Exercise objective:
Work through the lines of the material below, note those with the word "delta", and give their number, nothing else.
• • • • • • •
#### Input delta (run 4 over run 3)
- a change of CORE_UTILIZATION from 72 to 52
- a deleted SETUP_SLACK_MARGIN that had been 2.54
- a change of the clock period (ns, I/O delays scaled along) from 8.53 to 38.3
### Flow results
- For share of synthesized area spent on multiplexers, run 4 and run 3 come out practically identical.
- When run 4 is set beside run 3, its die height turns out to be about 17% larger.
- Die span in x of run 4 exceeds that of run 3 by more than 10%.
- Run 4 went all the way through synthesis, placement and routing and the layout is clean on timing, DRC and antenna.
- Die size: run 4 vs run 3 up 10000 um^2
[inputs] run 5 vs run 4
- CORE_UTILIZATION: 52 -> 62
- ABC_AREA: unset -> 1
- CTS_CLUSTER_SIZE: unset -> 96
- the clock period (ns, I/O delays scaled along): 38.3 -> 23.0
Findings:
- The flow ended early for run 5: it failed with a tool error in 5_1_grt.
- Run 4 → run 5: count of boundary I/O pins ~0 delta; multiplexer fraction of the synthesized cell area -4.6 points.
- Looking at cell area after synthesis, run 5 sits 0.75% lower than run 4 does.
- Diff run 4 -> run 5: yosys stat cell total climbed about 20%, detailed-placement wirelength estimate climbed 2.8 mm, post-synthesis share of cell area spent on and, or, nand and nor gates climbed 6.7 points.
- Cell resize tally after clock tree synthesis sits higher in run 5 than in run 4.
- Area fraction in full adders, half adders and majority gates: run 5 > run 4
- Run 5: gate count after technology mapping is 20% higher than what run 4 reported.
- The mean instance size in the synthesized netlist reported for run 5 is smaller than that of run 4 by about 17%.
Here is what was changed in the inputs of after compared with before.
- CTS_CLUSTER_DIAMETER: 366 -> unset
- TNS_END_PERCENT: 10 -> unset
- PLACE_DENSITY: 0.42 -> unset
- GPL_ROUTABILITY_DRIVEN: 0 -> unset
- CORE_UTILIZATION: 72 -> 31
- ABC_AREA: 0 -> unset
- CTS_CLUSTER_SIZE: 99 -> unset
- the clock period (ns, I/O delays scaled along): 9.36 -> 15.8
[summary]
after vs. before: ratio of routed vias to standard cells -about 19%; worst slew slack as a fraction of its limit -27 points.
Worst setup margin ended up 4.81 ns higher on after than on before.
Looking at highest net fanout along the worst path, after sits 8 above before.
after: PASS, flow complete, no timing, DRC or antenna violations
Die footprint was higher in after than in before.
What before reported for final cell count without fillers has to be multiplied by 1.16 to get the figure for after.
## upsample_csc
module upsample_csc (
    input  logic        clk,
    input  logic        resetn,
    input  logic        start,
    output logic        done,
    input  logic [15:0] sram_read_data,
    output logic [15:0] sram_write_data,
    output logic [17:0] sram_address,
    output logic        sram_we_n
);
make LEC_CHECK=0 ABC_AREA=1 CAP_MARGIN=20 CELL_PAD_IN_SITES_DETAIL_PLACEMENT=2 CORE_ASPECT_RATIO=0.58 CORE_MARGIN=4 CORE_UTILIZATION=34 GPL_ROUTABILITY_DRIVEN=0 MAX_ROUTING_LAYER=met5 MIN_ROUTING_LAYER=met1 PLACE_DENSITY_LB_ADDON=0.26 SLEW_MARGIN=20 TNS_END_PERCENT=95 finish   # period 13.1 ns
run.sh (not shown) runs the stock make flow with config.mk's settings and CLKGATE_MAP_FILE=.
Then changed:
ABC_AREA = not set   (was 1)
CELL_PAD_IN_SITES_DETAIL_PLACEMENT = not set   (was 2)
CORE_ASPECT_RATIO = not set   (was 0.58)
CORE_MARGIN = 2   (was 4)
CORE_UTILIZATION = 44   (was 34)
GPL_ROUTABILITY_DRIVEN = not set   (was 0)
MAX_ROUTING_LAYER = not set   (was met5)
MIN_ROUTING_LAYER = not set   (was met1)
PLACE_DENSITY = 0.6   (was not set)
PLACE_DENSITY_LB_ADDON = not set   (was 0.26)
TNS_END_PERCENT = not set   (was 95)
clock period = 10.7 ns   (was 13.1 ns; I/O delays follow)
Result: Global-route usage shrinks by 5.5 points. Routed wire length falls by well over a third. Sequential share of layout area decreases by 0.48 points. Count of clock-buffer cells in the layout is higher by 6. Worst setup slack gets worse by 0.11 ns. Critical path depth went down by 5. First-iteration DRC count came out lower by a quarter to a third. Design area went up by a few percent. Final cell count drops by roughly a tenth. Die size came out lower by a quarter to a third.
Design digital_loc, start of the top module:
module digital_loc(
    input key_a,
    input key_b,
    input key_c,
    input key_d,
    input reset,
	 input clk,
    output [6:0] postion_state,
	 output  [3:0] x,
	 output reg [1:0] Led2,
	 output  [3:0] selector,
	 output reg dot,
	 output S_CLK,
	 output LR_CLK,
	 output M_CLK,
	 output  Sin
    );
make LEC_CHECK=0 ABC_AREA=1 CAP_MARGIN=20 CELL_PAD_IN_SITES_GLOBAL_PLACEMENT=0 CORE_MARGIN=2 CORE_UTILIZATION=72 CTS_CLUSTER_DIAMETER=105 GPL_TIMING_DRIVEN=1 MIN_ROUTING_LAYER=met1 PLACE_DENSITY=0.66 SLEW_MARGIN=20 finish   # period 2.95 ns
run.sh (not shown) runs the stock make flow with config.mk's settings and CLKGATE_MAP_FILE=.
The starting point finished but failed the layout checks on negative hold slack, negative setup slack.
Rerun with:
- ABC_AREA: 1 -> unset
- CELL_PAD_IN_SITES_GLOBAL_PLACEMENT: 0 -> unset
- CORE_UTILIZATION: 72 -> 40
- CTS_CLUSTER_DIAMETER: 105 -> unset
- GPL_TIMING_DRIVEN: 1 -> unset
- MIN_ROUTING_LAYER: met1 -> unset
- PLACE_DENSITY: 0.66 -> unset
- clock period: 2.95 -> 5.3 ns (I/O delays scaled with it)
- This time the run finished with timing, DRC and antenna clean
- routed wire length came out lower by 28%
- first-iteration DRC count drops by 56%
- global-route usage is lower by 22 points
- power drops by 43%
- cell count drops by 19%
Rerun with:
- CORE_UTILIZATION: 40 -> 29
What happened: Worst setup slack gets better by 22 ps; global-route usage went down by 4.6 points; utilization shrinks by 12 points; final cell count climbs by about 8%; via count goes up by about 1.1%; final area rises by about 1.1%; sequential power stays flat; area after synthesis is unchanged.
Rerun with:
- CORE_UTILIZATION: 29 -> 10
- clock period: 5.3 -> 12.7 ns (I/O delays scaled with it)
After rerunning: First-iteration DRC count came out higher by 33%. Worst hold slack is worse by 4.5 ps. Cell area went up by 10%. Total power falls by 56%. Non-clock buffer count stays the same. Sequential share of layout area came out lower by 3.3 points. Routed wire length goes up by 5.7%.

Starting RTL as in the previous note.
Settings: LEC_CHECK=0, CAP_MARGIN=25, CELL_PAD_IN_SITES_DETAIL_PLACEMENT=1, CELL_PAD_IN_SITES_GLOBAL_PLACEMENT=1, CORE_ASPECT_RATIO=0.84, CORE_MARGIN=2, CORE_UTILIZATION=40, CTS_CLUSTER_DIAMETER=32, GPL_ROUTABILITY_DRIVEN=0, GPL_TIMING_DRIVEN=1, MAX_ROUTING_LAYER=met5, MIN_ROUTING_LAYER=met1, PLACE_DENSITY=0.45, SLEW_MARGIN=20, TNS_END_PERCENT=75; clock period 6.81 ns.
Change:
==> flow/config.mk (replaced) <==
export PLATFORM = sky130hd
export DESIGN_NAME = digital_loc
export DESIGN_NICKNAME = digital_loc
export VERILOG_FILES = /design/flow/design.v
export SDC_FILE = /design/flow/constraint.sdc
export NUM_CORES = 4
export LEC_CHECK = 0
export CAP_MARGIN = 20
export CORE_MARGIN = 2
export CORE_UTILIZATION = 56
export SLEW_MARGIN = 20
==> flow/constraint.sdc (replaced) <==
create_clock -name core_clock -period 5.35 [get_ports {clk}]
set_input_delay 1.0700 -clock core_clock [delete_from_list [all_inputs] [get_ports {clk}]]
set_output_delay 1.0700 -clock core_clock [all_outputs]
set_load 0.01 [all_outputs]
Effect: The changed run completed with no timing, DRC or antenna violations; worst setup slack degrades by 1100 ps; final cell count went down by 8.6%; via count shrinks by 3.2%; hold slack loses 22 ps; clock power came out lower by 38%; critical path depth is unchanged; total power is lower by 17%; cell area fell by 8.1%; die size shrinks by 28%.
Change:
--- a/flow/config.mk
+++ b/flow/config.mk
@@ -8,4 +8,6 @@
 export CAP_MARGIN = 20
 export CORE_MARGIN = 2
-export CORE_UTILIZATION = 56
+export CORE_UTILIZATION = 70
+export CTS_CLUSTER_DIAMETER = 44
+export SETUP_SLACK_MARGIN = 2.97
 export SLEW_MARGIN = 20
==> flow/constraint.sdc (replaced) <==
create_clock -name core_clock -period 10.0 [get_ports {clk}]
set_input_delay 2.0000 -clock core_clock [delete_from_list [all_inputs] [get_ports {clk}]]
set_output_delay 2.0000 -clock core_clock [all_outputs]
set_load 0.01 [all_outputs]
Outcome: Global-route usage rose by 6.6 points. Non-clock buffer count came out lower by 3. Area after synthesis stays the same. Via count rises by 3.5%. Sequential share of layout area stays flat. Utilization goes up by 15 points. Worst setup slack improved by 3700 ps. Design area hardly moves.

digital_loc again, from the RTL that the note above started with.
make LEC_CHECK=0 CAP_MARGIN=20 CELL_PAD_IN_SITES_DETAIL_PLACEMENT=1 CELL_PAD_IN_SITES_GLOBAL_PLACEMENT=3 CORE_MARGIN=10 CORE_UTILIZATION=46 CTS_CLUSTER_SIZE=84 GPL_ROUTABILITY_DRIVEN=0 GPL_TIMING_DRIVEN=0 HOLD_SLACK_MARGIN=-0.08 MAX_ROUTING_LAYER=met4 SETUP_SLACK_MARGIN=-0.3 SLEW_MARGIN=30 TNS_END_PERCENT=55 finish   # period 4.87 ns
Change:
Settings changed: CELL_PAD_IN_SITES_DETAIL_PLACEMENT 1 to default, CELL_PAD_IN_SITES_GLOBAL_PLACEMENT 3 to default, CORE_MARGIN 10 to 2, CORE_UTILIZATION 46 to 40, CTS_CLUSTER_SIZE 84 to default, GPL_ROUTABILITY_DRIVEN 0 to default, GPL_TIMING_DRIVEN 0 to default, HOLD_SLACK_MARGIN -0.08 to default, MAX_ROUTING_LAYER met4 to default, SETUP_SLACK_MARGIN -0.3 to default, SLEW_MARGIN 30 to 20, TNS_END_PERCENT 55 to default.
Clock period 4.87 ns to 4.9 ns, I/O delays scaled along.
Hold slack improves by 0.11 ns.
Synthesized cell count does not change.
Sequential power stays flat.
Die size is lower by a few percent.
Routed wire length falls by about a fifth.
Final cell count falls slightly.
Count of clock-buffer cells in the layout is lower by 5.
Clock power went down by a few percent.
Global-route usage goes down by 4.7 points.
Critical path depth went down by 1.
Change:
Settings changed: CORE_UTILIZATION 40 to 58.
Clock period 4.9 ns to 6.89 ns, I/O delays scaled along.
The new run completed with no timing, DRC or antenna violations; via count fell by about 0.55%; global-route usage increases by 7.6 points; utilization is higher by 20 points; worst setup slack gets better by 1.6 ns; power went down by about 33%; final cell count fell by 7.7%; cell area is lower by 1.9%.
Change:
Settings changed: CORE_UTILIZATION 58 to 40.
Clock period 6.89 ns to 10.0 ns, I/O delays scaled along.
=> Critical path depth stays the same; setup slack gains 2.5 ns; die area grows by 44%; design area climbs by 1.8%; routed wire length came out higher by 3.6%; synthesized area is unchanged; first-iteration DRC count increases by 11%; cell count goes up by 8.4%.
• • • • • • •
Exercise response:
2